Without TORCH_ROCM_AOTRITON_ENABLE_EXPERIMENTAL=1 set, PyTorch silently falls back to the math SDPA kernel and prints Flash attention was not compiled for current AMD GPU architecture — the warning is misleading, the kernel IS compiled, the env-var gate is just closed. bootstrap.sh writes the export into .venv/bin/activate so it loads automatically; the trainer scripts also set it defensively.

Re: aule-attention (https://github.com/AuleTechnologies/Aule-Attention) — its Triton backend lists MI300X / MI300A / MI250X / MI250 / MI210 / MI100 and its Vulkan backend covers RDNA3 dGPUs / RDNA2; gfx1151 is on neither path. README claims <1e-3 fp16 deviation vs torch SDPA but ships no public training-loss reproduction or test-suite metrics. Not a recommended training path on this arch yet.

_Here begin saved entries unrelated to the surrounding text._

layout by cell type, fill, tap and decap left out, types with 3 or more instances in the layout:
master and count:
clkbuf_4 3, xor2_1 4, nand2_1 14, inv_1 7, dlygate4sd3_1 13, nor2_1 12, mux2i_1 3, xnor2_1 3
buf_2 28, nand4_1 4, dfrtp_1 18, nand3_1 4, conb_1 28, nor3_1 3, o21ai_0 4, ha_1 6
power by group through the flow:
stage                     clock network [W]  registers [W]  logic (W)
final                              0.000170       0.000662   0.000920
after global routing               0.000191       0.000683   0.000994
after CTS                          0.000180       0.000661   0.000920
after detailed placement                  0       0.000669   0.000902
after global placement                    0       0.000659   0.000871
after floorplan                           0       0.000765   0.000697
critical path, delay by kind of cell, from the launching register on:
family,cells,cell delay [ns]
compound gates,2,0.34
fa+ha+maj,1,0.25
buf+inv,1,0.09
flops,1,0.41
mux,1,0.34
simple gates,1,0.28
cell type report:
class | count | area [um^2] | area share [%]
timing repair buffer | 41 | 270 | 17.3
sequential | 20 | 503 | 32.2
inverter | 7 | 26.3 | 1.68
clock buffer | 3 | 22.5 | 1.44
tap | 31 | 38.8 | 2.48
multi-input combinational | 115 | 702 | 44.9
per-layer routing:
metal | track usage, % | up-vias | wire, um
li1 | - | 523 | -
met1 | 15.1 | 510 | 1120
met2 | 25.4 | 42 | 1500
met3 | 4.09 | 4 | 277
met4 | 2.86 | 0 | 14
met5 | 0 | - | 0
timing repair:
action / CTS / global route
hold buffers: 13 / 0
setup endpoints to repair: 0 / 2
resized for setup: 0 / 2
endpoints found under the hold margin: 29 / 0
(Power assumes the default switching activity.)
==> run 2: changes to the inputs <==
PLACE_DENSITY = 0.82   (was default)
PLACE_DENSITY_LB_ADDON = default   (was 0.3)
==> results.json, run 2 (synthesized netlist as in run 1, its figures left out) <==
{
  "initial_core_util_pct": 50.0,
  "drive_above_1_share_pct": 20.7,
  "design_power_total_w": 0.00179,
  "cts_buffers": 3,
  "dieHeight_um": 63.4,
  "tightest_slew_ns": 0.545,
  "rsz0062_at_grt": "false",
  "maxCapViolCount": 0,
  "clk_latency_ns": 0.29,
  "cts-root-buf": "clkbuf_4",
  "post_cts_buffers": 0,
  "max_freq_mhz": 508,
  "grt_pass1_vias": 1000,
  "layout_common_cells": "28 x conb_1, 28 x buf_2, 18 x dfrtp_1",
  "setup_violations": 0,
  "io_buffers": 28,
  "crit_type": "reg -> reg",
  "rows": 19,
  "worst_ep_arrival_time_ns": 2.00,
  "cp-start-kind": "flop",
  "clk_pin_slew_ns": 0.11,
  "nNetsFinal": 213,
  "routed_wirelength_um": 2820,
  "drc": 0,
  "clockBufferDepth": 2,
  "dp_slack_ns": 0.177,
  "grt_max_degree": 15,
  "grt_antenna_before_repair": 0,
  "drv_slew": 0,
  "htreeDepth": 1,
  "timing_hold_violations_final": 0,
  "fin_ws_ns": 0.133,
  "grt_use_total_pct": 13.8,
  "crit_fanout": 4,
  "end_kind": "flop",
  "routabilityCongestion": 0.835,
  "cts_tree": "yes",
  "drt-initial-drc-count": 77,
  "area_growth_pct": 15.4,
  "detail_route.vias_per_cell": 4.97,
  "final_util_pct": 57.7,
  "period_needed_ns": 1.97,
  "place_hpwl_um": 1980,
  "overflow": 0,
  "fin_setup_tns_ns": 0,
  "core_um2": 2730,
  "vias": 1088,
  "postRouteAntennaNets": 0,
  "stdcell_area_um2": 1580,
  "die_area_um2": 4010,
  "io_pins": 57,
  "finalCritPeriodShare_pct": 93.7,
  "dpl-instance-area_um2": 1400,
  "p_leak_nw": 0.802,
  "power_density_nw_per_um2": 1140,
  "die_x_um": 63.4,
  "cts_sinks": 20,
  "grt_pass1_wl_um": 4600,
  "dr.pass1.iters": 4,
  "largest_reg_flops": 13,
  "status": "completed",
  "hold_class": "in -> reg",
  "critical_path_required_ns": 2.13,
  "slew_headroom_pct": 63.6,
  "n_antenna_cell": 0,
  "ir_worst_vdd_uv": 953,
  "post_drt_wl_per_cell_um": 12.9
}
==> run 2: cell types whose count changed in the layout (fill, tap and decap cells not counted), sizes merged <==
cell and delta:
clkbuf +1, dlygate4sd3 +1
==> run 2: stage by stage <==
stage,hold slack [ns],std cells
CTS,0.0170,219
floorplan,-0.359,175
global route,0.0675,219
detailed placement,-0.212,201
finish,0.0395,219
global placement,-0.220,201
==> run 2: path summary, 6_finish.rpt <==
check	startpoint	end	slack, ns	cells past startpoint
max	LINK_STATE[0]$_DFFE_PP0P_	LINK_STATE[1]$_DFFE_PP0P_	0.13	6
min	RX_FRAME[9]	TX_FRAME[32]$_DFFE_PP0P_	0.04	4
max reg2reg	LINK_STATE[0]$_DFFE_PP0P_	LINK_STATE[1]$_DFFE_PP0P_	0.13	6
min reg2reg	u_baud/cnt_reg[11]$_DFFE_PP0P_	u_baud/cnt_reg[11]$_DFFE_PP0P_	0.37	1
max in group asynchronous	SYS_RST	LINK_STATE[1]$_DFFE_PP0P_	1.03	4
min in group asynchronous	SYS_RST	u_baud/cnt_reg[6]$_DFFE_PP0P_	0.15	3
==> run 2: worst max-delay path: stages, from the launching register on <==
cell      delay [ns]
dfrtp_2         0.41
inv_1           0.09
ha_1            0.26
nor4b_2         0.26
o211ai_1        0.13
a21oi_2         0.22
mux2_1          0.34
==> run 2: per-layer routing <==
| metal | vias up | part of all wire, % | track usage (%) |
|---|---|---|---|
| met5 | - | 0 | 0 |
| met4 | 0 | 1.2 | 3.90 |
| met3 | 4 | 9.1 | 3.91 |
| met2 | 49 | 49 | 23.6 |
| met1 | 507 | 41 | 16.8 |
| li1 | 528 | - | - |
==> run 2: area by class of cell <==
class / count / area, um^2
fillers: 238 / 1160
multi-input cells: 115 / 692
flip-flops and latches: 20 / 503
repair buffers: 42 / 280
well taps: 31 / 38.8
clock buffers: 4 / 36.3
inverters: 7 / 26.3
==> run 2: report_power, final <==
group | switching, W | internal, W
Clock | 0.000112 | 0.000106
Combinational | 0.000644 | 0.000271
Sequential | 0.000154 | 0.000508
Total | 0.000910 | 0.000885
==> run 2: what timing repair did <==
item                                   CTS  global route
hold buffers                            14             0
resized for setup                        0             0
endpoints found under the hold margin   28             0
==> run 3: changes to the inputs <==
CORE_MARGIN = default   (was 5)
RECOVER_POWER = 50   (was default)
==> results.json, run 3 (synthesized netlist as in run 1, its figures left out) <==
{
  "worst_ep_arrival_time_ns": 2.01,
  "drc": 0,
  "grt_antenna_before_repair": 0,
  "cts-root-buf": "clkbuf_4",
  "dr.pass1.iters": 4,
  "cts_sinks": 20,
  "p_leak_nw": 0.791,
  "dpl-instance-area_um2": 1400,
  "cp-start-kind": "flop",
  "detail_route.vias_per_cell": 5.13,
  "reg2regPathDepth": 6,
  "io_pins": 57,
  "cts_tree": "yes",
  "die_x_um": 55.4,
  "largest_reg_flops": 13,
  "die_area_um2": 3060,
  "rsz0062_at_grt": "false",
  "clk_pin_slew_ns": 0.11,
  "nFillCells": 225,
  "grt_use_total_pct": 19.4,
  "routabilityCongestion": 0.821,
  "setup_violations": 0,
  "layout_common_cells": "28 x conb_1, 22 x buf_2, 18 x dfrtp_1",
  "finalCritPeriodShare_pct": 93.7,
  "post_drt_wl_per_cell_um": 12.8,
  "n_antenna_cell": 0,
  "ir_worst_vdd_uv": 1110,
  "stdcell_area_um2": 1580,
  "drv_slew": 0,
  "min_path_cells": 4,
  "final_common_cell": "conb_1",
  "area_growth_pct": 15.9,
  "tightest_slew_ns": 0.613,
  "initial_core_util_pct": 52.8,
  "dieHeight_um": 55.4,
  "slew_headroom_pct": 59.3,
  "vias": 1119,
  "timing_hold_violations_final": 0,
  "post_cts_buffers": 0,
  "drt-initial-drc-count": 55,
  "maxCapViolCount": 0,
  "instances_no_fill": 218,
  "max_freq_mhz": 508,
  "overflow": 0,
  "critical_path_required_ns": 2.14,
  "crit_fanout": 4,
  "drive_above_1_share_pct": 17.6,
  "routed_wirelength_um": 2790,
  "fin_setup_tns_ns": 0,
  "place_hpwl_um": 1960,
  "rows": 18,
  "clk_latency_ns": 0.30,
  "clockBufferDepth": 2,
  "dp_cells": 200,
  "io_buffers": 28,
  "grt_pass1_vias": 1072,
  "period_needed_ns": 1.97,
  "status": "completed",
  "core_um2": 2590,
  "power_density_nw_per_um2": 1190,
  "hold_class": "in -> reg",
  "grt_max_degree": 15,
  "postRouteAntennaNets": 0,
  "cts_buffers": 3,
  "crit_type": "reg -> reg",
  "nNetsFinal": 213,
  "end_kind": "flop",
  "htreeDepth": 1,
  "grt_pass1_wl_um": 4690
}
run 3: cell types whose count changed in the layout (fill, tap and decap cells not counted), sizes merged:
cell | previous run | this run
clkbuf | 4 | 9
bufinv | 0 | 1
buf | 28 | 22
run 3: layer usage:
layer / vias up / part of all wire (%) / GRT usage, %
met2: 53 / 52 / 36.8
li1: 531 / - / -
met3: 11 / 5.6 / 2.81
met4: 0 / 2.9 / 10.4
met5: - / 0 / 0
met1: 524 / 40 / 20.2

What still does NOT work out of the box (build-from-source paths)

Package	State (verified 2026-04-28)	Workaround
bitsandbytes	Source build on TheRock 7.11 nightly is confirmed working (TheRock #2945 closed 2026-02-03). Still no precompiled ROCm wheel on PyPI.	Build from source — see commands below. After that, `optim="adamw_8bit"` works.
vLLM	PyPI wheel is CUDA-only. ROCm builds work on dGPUs but APU paths (Strix Halo) need guards.	APU-guarded toolbox build (see kyuz0 repo) or stick to `transformers.generate` for now.

bf16 numerical caveats on gfx1151 (ROCm/ROCm#6034 — still OPEN)

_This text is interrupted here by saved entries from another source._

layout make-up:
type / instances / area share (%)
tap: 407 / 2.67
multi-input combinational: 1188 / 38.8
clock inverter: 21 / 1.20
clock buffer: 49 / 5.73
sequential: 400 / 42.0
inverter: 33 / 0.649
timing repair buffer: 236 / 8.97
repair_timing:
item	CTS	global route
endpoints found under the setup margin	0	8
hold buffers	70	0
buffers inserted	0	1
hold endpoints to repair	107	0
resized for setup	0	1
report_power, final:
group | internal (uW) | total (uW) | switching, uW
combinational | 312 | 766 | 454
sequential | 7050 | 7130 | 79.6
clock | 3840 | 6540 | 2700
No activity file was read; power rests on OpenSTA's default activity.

AMD acknowledged 5 distinct bf16-related bugs that hit training stability on gfx1151. None of these are AOTriton kernel bugs — they're in the broader HIP/torch.compile path. Plan around them:

NaN within ~15 steps when total_batch_size <= 2**13 (8192 tokens)
NaN at head_dim=32 (use 64+)
NaN at network depth ≥ 12
NaN with Adam beta2 < 0.97 (default is fine; check if you tweak)
Cumulative bf16 drift causing crashes around step ~1000 on long runs

Mitigation: prefer larger device batches, head_dim 64+, depth ≤ 10, default betas. Checkpoint frequently. If you see drift, restart from the last good checkpoint or fall back to attn_implementation="eager" for diagnosis.

Build bitsandbytes from source on TheRock 7.11+

Confirmed recipe from TheRock #2945:

git clone https://github.com/bitsandbytes-foundation/bitsandbytes.git
cd bitsandbytes

source .venv/bin/activate          # the venv with TheRock torch installed
export ROCM_HOME=/opt/rocm
export HIP_PATH=/opt/rocm
export PYTORCH_ROCM_ARCH=gfx1151    # build-time only — required here

cmake -DCOMPUTE_BACKEND=hip -S .
make -j$(nproc)
pip install -e . --no-build-isolation

python -c "import bitsandbytes; print('ok')"

Note that PYTORCH_ROCM_ARCH=gfx1151 IS load-bearing at build time (just not at runtime). The TheRock environment also still requires the TheRock-specific env vars from issue #1658 to be set in some setups; if cmake can't find ROCm headers, export ROCM_PATH=$(python -c "from rocm_sdk import path; print(path())") or fall back to /opt/rocm.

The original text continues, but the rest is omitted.